EXERCISE AIM: From the data underneath, reproduce exactly the stretch that begins at the line with "xor+xnor: 1 / 0.13" and ends after the line with "total: 1.35 / 0.396".

Data entries
○ ○ ○ ○

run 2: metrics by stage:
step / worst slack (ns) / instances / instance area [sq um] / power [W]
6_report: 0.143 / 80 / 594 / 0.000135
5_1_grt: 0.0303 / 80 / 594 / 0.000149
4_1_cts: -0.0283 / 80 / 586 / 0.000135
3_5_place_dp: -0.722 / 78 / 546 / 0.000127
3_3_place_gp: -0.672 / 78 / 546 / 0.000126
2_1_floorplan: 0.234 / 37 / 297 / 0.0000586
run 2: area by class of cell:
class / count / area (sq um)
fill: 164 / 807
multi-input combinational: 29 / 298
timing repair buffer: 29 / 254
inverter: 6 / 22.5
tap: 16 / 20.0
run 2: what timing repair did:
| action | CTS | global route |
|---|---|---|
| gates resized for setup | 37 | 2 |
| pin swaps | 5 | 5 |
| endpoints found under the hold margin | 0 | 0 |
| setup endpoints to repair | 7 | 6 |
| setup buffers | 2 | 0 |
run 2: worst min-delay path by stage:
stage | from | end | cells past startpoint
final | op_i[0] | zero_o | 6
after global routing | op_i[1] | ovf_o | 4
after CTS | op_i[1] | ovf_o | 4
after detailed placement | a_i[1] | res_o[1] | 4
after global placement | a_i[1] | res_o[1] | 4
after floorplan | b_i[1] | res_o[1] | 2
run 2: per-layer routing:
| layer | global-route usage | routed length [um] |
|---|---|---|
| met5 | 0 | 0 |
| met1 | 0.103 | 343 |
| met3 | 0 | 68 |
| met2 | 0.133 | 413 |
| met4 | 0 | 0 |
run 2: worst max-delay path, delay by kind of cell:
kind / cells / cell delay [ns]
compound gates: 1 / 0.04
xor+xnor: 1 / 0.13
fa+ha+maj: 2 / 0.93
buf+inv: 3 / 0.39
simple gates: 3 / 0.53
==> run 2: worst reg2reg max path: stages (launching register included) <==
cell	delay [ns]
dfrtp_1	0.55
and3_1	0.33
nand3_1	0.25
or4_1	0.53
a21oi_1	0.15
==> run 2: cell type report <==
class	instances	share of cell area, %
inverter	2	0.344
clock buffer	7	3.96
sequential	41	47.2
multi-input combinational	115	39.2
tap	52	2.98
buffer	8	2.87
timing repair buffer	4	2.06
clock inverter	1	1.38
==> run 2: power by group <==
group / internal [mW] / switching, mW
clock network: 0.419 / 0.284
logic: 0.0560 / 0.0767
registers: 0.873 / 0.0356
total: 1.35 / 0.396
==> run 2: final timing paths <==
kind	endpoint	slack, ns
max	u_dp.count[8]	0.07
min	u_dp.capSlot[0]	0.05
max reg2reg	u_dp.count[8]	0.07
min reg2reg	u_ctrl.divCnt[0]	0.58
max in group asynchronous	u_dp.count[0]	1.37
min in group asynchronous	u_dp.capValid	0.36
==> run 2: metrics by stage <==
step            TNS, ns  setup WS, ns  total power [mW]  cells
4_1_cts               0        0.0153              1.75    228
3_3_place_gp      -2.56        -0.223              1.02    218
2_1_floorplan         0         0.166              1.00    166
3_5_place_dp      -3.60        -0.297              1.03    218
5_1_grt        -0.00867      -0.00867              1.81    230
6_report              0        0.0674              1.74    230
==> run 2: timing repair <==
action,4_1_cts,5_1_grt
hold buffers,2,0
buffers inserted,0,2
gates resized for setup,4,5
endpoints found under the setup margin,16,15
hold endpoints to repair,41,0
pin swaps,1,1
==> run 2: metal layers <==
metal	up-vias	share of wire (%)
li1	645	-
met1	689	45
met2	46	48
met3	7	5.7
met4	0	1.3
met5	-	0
**src/rtl/vmx_pkg.sv**
```systemverilog
package vmx_pkg;

    typedef enum logic [2:0] {
        OP_ADD  = 3'd0,
        OP_MUL  = 3'd1,
        OP_PASS = 3'd2,
        OP_TNZ  = 3'd3,
        OP_TGE  = 3'd4,
        OP_MINV = 3'd5,
        OP_RSV6 = 3'd6,
        OP_RSV7 = 3'd7
    } vop_e;

    typedef enum logic [1:0] {
        ST_IDLE = 2'd0,
        ST_RUN  = 2'd1,
        ST_DONE = 2'd2
    } vst_e;

    function automatic logic op_is_arith(vop_e op);
        return (op == OP_ADD) || (op == OP_MUL) || (op == OP_PASS);
    endfunction

    function automatic logic op_is_test(vop_e op);
        return (op == OP_TNZ) || (op == OP_TGE);
    endfunction

endpackage

```
**src/rtl/vmx_scan.sv**
```systemverilog
// Finds the lowest set bit whose index lies in [from, lim).
module vmx_scan #(
    parameter int N  = 8,
    parameter int LW = 4
) (
    input  logic [N-1:0]  bits_i,
    input  logic [LW-1:0] from_i,
    input  logic [LW-1:0] lim_i,
    output logic          found_o,
    output logic [LW-1:0] pos_o
);
    logic [N-1:0] hit;

    genvar g;
    generate
        for (g = 0; g < N; g++) begin : g_hit
            assign hit[g] = bits_i[g] && (LW'(g) >= from_i) && (LW'(g) < lim_i);
        end
    endgenerate

    always_comb begin
        found_o = 1'b0;
        pos_o   = '0;
        for (int i = N - 1; i >= 0; i--) begin
            if (hit[i]) begin
                found_o = 1'b1;
                pos_o   = LW'(i);
            end
        end
    end
endmodule

```
**src/rtl/vmx_alu.sv**
```systemverilog
module vmx_alu
    import vmx_pkg::*;
#(
    parameter int EW = 16
) (
    input  vop_e          op_i,
    input  logic [EW-1:0] a_i,
    input  logic [EW-1:0] b_i,
    output logic [EW-1:0] res_o
);
    logic [EW-1:0] sum;
    logic [EW-1:0] prod;

    // low EW bits of a two's-complement product equal the unsigned ones
    assign sum  = a_i + b_i;
    assign prod = a_i * b_i;

    always_comb begin
        case (op_i)
            OP_ADD:  res_o = sum;
            OP_MUL:  res_o = prod;
            default: res_o = a_i;
        endcase
    end
endmodule

```
**src/rtl/vmx_test.sv**
```systemverilog
module vmx_test
    import vmx_pkg::*;
#(
    parameter int EW = 16
) (
    input  vop_e          op_i,
    input  logic [EW-1:0] a_i,
    input  logic [EW-1:0] b_i,
    output logic          bit_o
);
    always_comb begin
        if (op_i == OP_TGE) bit_o = ($signed(a_i) >= $signed(b_i));
        else                bit_o = (a_i != '0);
    end
endmodule

```
**src/rtl/vmask_exec.sv**
```systemverilog
module vmask_exec
    import vmx_pkg::*;
#(
    parameter  int NELEM = 8,
    parameter  int EW    = 16,
    localparam int IDXW  = (NELEM > 1) ? $clog2(NELEM) : 1,
    localparam int LW    = $clog2(NELEM + 1)
) (
    input  logic             clk,
    input  logic             rst_n,
    input  logic             start_i,
    input  logic [2:0]       op_i,
    input  logic             dense_i,
    input  logic [LW-1:0]    vlen_i,
    output logic [IDXW-1:0]  rd_idx_o,
    input  logic [EW-1:0]    rd_a_i,
    input  logic [EW-1:0]    rd_b_i,
    output logic             wr_en_o,
    output logic [IDXW-1:0]  wr_idx_o,
    output logic [EW-1:0]    wr_data_o,
    output logic [NELEM-1:0] mask_o,
    output logic             busy_o,
    output logic             done_o
);
    localparam logic [LW-1:0] LEN_MAX = LW'(NELEM);

    typedef struct packed {
        vst_e             st;
        vop_e             op;
        logic             dense;
        logic [LW-1:0]    vlen;
        logic [LW-1:0]    idx;
        logic [NELEM-1:0] mask;
    } ctx_t;

    ctx_t ctx_d, ctx_q;

    logic [LW-1:0]   len_in;
    logic [LW-1:0]   scan_from;
    logic [LW-1:0]   scan_lim;
    logic            scan_found;
    logic [LW-1:0]   scan_pos;
    logic [EW-1:0]   alu_res;
    logic            test_bit;
    logic [IDXW-1:0] idx_lo;
    vop_e            op_in;

    assign op_in   = vop_e'(op_i);
    assign len_in  = (vlen_i > LEN_MAX) ? LEN_MAX : vlen_i;
    assign idx_lo  = ctx_q.idx[IDXW-1:0];

    // from idle the search starts at element 0, while running it resumes past the current one
    assign scan_from = (ctx_q.st == ST_IDLE) ? '0 : (ctx_q.idx + LW'(1));
    assign scan_lim  = (ctx_q.st == ST_IDLE) ? len_in : ctx_q.vlen;

    vmx_scan #(.N(NELEM), .LW(LW)) u_scan (
        .bits_i  (ctx_q.mask),
        .from_i  (scan_from),
        .lim_i   (scan_lim),
        .found_o (scan_found),
        .pos_o   (scan_pos)
    );

    vmx_alu #(.EW(EW)) u_alu (
        .op_i  (ctx_q.op),
        .a_i   (rd_a_i),
        .b_i   (rd_b_i),
        .res_o (alu_res)
    );

    vmx_test #(.EW(EW)) u_test (
        .op_i  (ctx_q.op),
        .a_i   (rd_a_i),
        .b_i   (rd_b_i),
        .bit_o (test_bit)
    );

    always_comb begin
        ctx_d = ctx_q;
        case (ctx_q.st)
            ST_IDLE: begin
                if (start_i) begin
                    ctx_d.op    = op_in;
                    ctx_d.dense = dense_i;
                    ctx_d.vlen  = len_in;
                    ctx_d.idx   = '0;
                    if (op_is_test(op_in)) begin
                        ctx_d.mask = '0;
                        ctx_d.st   = (len_in == '0) ? ST_DONE : ST_RUN;
                    end else if (op_in == OP_MINV) begin
                        for (int i = 0; i < NELEM; i++)
                            ctx_d.mask[i] = (LW'(i) < len_in) && !ctx_q.mask[i];
                        ctx_d.st = ST_DONE;
                    end else if (op_is_arith(op_in)) begin
                        if (dense_i) begin
                            ctx_d.idx = scan_pos;
                            ctx_d.st  = scan_found ? ST_RUN : ST_DONE;
                        end else begin
                            ctx_d.st  = (len_in == '0) ? ST_DONE : ST_RUN;
                        end
                    end else begin
                        ctx_d.st = ST_DONE;
                    end
                end
            end
            ST_RUN: begin
                if (op_is_test(ctx_q.op))
                    ctx_d.mask[idx_lo] = test_bit;
                if (op_is_arith(ctx_q.op) && ctx_q.dense) begin
                    ctx_d.idx = scan_pos;
                    ctx_d.st  = scan_found ? ST_RUN : ST_DONE;
                end else if ((ctx_q.idx + LW'(1)) < ctx_q.vlen) begin
                    ctx_d.idx = ctx_q.idx + LW'(1);
                end else begin
                    ctx_d.st = ST_DONE;
                end
            end
            default: ctx_d.st = ST_IDLE;
        endcase
    end

    always_ff @(posedge clk or negedge rst_n) begin
        if (!rst_n) begin
            ctx_q <= '{st: ST_IDLE, op: OP_ADD, dense: 1'b0,
                       vlen: '0, idx: '0, mask: '0};
        end else begin
            ctx_q <= ctx_d;
        end
    end

    assign rd_idx_o  = idx_lo;
    assign wr_idx_o  = idx_lo;
    assign wr_data_o = alu_res;
    assign wr_en_o   = (ctx_q.st == ST_RUN) && op_is_arith(ctx_q.op) && ctx_q.mask[idx_lo];
    assign mask_o    = ctx_q.mask;
    assign busy_o    = (ctx_q.st == ST_RUN);
    assign done_o    = (ctx_q.st == ST_DONE);

    // ---------------- assertions ----------------
    assert_wr_gated_R5: assert property (@(posedge clk) disable iff (!rst_n)
        wr_en_o |-> (busy_o && mask_o[wr_idx_o]));

    assert_idx_in_len_R6: assert property (@(posedge clk) disable iff (!rst_n)
        busy_o |-> (ctx_q.idx < ctx_q.vlen));

    assert_dense_active_R7: assert property (@(posedge clk) disable iff (!rst_n)
        (busy_o && ctx_q.dense && op_is_arith(ctx_q.op)) |-> ctx_q.mask[idx_lo]);

    assert_scan_hit_R7: assert property (@(posedge clk) disable iff (!rst_n)
        scan_found |-> (ctx_q.mask[scan_pos[IDXW-1:0]] && (scan_pos >= scan_from)));

    assert_mask_hold_R5: assert property (@(posedge clk) disable iff (!rst_n)
        (busy_o && op_is_arith(ctx_q.op)) |=> $stable(mask_o));

    assert_start_ignored_R9: assert property (@(posedge clk) disable iff (!rst_n)
        (busy_o && start_i) |=> ($stable(ctx_q.op) && $stable(ctx_q.vlen)));

    assert_done_pulse_R11: assert property (@(posedge clk) disable iff (!rst_n)
        done_o |=> (!done_o && !busy_o));
endmodule

```
==> src/rtl/cgr_pkg.sv <==
package cgr_pkg;
  // select byte format fixes two counters of three channels per group
  localparam int CTRS_PER_GRP = 2;
  localparam int CH_PER_CTR   = 3;
  localparam int CH_PER_GRP   = CTRS_PER_GRP * CH_PER_CTR;
  localparam int SRC_W        = 5;

  typedef logic [SRC_W-1:0] src_t;

  localparam src_t CLK_SRC_PIN   = 5'd0;
  localparam src_t CLK_SRC_FAST  = 5'd11;
  localparam src_t GATE_SRC_HIGH = 5'd0;
  localparam src_t GATE_SRC_PIN  = 5'd1;
  localparam logic [1:0] CH_FIELD_NONE = 2'd3;

  // reassemble the split source number from a select byte
  function automatic src_t unpack_src(input logic [7:0] b, input logic wide);
    return wide ? {b[7:6], b[2:0]} : {2'b00, b[2:0]};
  endfunction
endpackage

==> src/rtl/cgr_div_stage.sv <==
module cgr_div_stage #(
  parameter int DIV = 10
) (
  input  logic clk,
  input  logic rst_n,
  input  logic in_tick,
  output logic out_tick
);
  localparam int CW = (DIV > 1) ? $clog2(DIV) : 1;
  localparam logic [CW-1:0] LAST = CW'(DIV - 1);

  logic [CW-1:0] cnt_q;

  assign out_tick = in_tick && (cnt_q == LAST);

  always_ff @(posedge clk) begin
    if (!rst_n)       cnt_q <= '0;
    else if (in_tick) cnt_q <= (cnt_q == LAST) ? '0 : cnt_q + 1'b1;
  end

  AST_CNT_RANGE: assert property (@(posedge clk) disable iff (!rst_n)
    cnt_q <= LAST);

  if (DIV > 1) begin : g_gap
    AST_TICK_GAP: assert property (@(posedge clk) disable iff (!rst_n)
      out_tick |=> !out_tick);
  end
endmodule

○ ○ ○ ○

SOLUTION BELOW:
xor+xnor: 1 / 0.13
fa+ha+maj: 2 / 0.93
buf+inv: 3 / 0.39
simple gates: 3 / 0.53
==> run 2: worst reg2reg max path: stages (launching register included) <==
cell	delay [ns]
dfrtp_1	0.55
and3_1	0.33
nand3_1	0.25
or4_1	0.53
a21oi_1	0.15
==> run 2: cell type report <==
class	instances	share of cell area, %
inverter	2	0.344
clock buffer	7	3.96
sequential	41	47.2
multi-input combinational	115	39.2
tap	52	2.98
buffer	8	2.87
timing repair buffer	4	2.06
clock inverter	1	1.38
==> run 2: power by group <==
group / internal [mW] / switching, mW
clock network: 0.419 / 0.284
logic: 0.0560 / 0.0767
registers: 0.873 / 0.0356
total: 1.35 / 0.396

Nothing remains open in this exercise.